# WHAT YOU WILL DO
State, as a bare number, how many lines below contain "each".
═══ STORED DATA ═══
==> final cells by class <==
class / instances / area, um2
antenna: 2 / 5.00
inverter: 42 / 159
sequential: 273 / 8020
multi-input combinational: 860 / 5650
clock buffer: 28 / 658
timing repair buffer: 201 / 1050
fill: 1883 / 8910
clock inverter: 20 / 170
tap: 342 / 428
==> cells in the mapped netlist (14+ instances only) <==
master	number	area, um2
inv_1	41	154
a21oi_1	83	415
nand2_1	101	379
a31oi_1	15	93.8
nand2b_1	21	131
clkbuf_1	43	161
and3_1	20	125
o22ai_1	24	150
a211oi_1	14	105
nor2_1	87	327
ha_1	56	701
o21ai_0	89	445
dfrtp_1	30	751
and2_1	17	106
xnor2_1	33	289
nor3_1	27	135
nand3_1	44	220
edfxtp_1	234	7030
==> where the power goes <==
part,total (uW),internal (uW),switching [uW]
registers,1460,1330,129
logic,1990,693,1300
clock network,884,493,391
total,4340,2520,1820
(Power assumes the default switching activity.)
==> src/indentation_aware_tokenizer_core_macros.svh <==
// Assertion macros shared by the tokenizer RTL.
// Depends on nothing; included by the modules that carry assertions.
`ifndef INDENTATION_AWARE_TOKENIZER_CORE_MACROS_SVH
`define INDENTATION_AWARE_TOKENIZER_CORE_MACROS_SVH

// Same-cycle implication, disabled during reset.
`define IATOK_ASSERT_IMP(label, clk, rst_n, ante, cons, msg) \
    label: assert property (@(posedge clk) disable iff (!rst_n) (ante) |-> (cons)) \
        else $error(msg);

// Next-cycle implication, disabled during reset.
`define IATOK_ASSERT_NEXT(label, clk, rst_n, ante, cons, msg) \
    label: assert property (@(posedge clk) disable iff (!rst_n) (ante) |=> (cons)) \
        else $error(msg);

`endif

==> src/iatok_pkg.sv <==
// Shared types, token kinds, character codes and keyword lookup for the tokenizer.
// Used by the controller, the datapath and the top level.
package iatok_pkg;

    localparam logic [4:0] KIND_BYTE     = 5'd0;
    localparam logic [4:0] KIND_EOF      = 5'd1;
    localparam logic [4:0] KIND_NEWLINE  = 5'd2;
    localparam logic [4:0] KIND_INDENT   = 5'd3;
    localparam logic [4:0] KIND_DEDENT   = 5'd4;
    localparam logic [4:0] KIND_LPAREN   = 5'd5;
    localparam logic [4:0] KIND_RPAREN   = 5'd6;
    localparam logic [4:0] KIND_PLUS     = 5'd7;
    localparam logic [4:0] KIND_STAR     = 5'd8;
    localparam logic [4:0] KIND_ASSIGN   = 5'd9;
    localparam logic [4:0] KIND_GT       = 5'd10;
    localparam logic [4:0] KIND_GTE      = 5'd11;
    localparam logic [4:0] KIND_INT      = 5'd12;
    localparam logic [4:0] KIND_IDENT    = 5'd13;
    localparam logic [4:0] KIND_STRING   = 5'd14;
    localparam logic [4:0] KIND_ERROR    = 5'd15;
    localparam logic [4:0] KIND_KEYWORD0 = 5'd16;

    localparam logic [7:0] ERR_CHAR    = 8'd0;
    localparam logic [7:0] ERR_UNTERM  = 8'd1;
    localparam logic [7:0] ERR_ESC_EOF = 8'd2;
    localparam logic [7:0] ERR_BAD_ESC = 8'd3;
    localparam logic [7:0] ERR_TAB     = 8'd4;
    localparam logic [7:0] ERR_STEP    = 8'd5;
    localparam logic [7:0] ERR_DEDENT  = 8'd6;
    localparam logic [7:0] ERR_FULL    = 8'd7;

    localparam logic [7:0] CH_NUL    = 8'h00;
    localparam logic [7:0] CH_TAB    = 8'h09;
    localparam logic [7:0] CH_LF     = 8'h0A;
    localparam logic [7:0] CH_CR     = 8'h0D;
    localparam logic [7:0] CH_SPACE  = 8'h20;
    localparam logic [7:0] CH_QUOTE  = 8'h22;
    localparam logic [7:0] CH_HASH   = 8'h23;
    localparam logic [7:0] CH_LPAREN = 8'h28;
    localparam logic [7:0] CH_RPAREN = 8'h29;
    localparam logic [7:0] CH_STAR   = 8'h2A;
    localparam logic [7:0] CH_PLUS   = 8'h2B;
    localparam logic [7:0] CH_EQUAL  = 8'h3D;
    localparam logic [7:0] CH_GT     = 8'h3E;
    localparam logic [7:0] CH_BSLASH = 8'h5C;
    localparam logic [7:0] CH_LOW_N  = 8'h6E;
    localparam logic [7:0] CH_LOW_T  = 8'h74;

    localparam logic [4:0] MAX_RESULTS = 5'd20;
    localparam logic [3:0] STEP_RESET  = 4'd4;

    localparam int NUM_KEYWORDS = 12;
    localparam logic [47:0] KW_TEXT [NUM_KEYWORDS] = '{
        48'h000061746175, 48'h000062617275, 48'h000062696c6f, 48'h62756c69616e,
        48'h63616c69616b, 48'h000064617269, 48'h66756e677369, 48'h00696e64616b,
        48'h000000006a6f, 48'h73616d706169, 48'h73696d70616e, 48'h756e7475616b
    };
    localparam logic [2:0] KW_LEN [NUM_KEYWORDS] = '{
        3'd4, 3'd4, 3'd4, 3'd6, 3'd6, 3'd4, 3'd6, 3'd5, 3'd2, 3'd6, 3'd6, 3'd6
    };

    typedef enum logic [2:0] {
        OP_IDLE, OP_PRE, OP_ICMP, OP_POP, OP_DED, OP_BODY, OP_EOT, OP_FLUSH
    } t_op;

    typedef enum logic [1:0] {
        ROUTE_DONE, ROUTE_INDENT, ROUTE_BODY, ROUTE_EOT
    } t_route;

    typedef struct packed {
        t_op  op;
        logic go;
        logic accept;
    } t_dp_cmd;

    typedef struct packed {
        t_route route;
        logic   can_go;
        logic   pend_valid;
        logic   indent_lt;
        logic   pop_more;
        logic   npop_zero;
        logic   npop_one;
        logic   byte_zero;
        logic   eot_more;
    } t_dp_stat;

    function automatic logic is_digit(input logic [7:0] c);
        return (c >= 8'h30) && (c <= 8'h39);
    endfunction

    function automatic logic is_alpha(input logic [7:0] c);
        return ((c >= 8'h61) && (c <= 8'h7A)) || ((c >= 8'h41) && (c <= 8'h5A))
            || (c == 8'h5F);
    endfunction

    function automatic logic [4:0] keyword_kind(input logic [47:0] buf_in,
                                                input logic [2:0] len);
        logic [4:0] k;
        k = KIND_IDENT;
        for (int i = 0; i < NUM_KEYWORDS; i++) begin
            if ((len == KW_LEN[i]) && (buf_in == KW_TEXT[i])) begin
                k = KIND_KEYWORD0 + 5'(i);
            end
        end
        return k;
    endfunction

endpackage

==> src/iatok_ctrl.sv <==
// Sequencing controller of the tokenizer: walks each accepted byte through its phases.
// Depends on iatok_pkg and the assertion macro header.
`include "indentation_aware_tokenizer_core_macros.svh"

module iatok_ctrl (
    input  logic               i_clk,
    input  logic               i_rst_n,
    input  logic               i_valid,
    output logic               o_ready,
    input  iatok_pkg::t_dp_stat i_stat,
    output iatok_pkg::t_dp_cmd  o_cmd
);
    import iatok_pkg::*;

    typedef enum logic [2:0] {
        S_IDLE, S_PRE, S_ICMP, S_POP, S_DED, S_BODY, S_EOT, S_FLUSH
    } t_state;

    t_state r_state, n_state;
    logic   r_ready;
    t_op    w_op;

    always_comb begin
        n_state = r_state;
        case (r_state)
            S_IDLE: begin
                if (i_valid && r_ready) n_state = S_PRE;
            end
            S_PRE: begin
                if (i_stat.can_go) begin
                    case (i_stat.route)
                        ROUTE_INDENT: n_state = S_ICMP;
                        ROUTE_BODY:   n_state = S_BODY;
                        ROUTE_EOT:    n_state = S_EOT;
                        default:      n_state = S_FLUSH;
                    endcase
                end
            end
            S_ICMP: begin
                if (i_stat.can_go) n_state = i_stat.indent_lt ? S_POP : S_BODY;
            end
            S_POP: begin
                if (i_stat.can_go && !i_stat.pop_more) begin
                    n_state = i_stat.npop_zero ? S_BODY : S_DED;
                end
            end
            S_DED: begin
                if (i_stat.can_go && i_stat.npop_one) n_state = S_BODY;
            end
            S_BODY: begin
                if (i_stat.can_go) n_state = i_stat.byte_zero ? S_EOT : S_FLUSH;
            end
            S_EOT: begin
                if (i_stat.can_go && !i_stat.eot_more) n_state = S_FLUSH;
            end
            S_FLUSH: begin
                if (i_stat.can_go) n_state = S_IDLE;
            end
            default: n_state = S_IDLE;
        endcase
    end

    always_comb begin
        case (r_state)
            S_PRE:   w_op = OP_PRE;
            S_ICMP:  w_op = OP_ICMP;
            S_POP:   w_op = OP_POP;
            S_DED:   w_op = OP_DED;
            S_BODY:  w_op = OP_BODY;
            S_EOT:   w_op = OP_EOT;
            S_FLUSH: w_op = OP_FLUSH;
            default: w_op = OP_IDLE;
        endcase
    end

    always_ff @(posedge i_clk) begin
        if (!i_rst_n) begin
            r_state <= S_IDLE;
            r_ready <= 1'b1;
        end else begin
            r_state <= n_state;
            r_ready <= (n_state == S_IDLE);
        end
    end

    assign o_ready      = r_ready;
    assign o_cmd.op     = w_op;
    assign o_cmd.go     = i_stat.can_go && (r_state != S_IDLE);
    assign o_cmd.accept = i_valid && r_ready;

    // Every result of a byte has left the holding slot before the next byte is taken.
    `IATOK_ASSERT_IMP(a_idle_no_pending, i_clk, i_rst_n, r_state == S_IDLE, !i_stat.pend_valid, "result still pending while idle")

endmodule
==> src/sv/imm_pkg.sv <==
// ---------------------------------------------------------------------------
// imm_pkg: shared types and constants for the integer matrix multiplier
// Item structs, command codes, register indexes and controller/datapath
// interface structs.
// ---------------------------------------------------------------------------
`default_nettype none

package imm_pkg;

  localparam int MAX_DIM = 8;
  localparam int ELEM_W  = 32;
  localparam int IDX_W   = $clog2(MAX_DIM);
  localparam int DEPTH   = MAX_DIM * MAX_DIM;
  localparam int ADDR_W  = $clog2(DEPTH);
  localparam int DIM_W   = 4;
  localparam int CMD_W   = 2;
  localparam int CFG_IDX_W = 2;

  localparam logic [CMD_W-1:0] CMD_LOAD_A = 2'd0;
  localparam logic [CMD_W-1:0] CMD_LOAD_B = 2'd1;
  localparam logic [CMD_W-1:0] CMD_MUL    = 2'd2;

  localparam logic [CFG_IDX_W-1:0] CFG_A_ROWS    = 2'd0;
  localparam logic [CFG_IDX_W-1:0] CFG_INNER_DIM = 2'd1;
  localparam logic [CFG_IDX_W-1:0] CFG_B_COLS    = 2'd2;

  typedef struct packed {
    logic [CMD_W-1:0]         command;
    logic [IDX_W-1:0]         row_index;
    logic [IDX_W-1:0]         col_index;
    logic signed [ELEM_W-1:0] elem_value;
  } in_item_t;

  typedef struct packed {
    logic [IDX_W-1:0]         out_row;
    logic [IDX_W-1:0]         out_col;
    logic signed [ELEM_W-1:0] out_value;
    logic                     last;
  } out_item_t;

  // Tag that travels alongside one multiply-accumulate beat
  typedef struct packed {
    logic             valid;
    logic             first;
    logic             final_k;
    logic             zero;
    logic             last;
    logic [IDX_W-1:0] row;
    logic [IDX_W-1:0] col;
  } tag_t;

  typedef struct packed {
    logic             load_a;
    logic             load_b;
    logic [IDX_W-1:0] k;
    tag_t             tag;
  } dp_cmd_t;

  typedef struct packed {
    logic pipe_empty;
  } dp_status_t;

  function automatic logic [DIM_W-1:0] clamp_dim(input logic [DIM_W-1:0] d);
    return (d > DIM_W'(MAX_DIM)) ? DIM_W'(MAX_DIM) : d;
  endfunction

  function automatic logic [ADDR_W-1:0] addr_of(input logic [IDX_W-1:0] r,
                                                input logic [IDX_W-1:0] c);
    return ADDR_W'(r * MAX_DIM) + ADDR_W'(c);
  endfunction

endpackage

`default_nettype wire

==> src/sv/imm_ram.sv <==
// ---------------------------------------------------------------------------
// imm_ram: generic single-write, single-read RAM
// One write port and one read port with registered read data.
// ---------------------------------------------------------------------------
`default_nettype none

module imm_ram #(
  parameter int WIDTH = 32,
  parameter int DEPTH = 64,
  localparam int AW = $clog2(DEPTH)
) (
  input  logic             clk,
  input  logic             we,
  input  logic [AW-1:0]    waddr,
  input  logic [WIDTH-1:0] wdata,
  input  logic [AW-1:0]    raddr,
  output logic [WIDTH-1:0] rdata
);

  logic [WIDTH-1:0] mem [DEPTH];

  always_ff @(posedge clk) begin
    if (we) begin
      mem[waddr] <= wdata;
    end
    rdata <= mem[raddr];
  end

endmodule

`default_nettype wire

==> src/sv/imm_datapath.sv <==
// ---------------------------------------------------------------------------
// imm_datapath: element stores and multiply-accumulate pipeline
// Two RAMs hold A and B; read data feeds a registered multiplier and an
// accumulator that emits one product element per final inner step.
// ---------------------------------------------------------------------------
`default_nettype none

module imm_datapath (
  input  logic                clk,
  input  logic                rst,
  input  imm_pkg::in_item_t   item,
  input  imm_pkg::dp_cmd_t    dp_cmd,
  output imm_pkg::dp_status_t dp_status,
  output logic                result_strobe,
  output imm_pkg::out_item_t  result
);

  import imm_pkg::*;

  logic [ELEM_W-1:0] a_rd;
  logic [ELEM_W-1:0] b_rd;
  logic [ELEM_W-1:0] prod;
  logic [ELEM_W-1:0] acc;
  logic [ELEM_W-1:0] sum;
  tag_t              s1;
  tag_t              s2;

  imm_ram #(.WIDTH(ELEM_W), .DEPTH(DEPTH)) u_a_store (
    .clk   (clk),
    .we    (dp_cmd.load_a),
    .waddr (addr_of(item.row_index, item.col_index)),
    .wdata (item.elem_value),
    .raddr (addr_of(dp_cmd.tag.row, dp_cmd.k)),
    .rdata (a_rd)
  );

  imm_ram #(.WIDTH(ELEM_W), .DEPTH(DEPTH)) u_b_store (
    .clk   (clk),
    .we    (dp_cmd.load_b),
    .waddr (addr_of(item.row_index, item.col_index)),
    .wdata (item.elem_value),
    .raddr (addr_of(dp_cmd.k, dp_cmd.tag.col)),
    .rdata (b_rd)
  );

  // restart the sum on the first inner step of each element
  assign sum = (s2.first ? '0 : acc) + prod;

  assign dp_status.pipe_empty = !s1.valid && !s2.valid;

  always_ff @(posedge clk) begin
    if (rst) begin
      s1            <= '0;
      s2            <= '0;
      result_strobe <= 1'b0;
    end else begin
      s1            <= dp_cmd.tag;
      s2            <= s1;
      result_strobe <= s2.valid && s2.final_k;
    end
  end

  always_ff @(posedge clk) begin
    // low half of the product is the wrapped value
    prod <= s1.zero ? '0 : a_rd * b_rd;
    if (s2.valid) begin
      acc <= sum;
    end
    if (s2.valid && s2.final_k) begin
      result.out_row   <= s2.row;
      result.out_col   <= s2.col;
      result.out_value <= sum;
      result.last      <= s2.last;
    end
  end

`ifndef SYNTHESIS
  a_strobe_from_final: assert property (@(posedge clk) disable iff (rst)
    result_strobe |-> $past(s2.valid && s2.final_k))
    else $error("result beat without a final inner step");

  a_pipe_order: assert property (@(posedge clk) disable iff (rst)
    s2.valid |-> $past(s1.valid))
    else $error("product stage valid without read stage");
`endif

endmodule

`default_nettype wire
═══
# RESPONSE BOX
2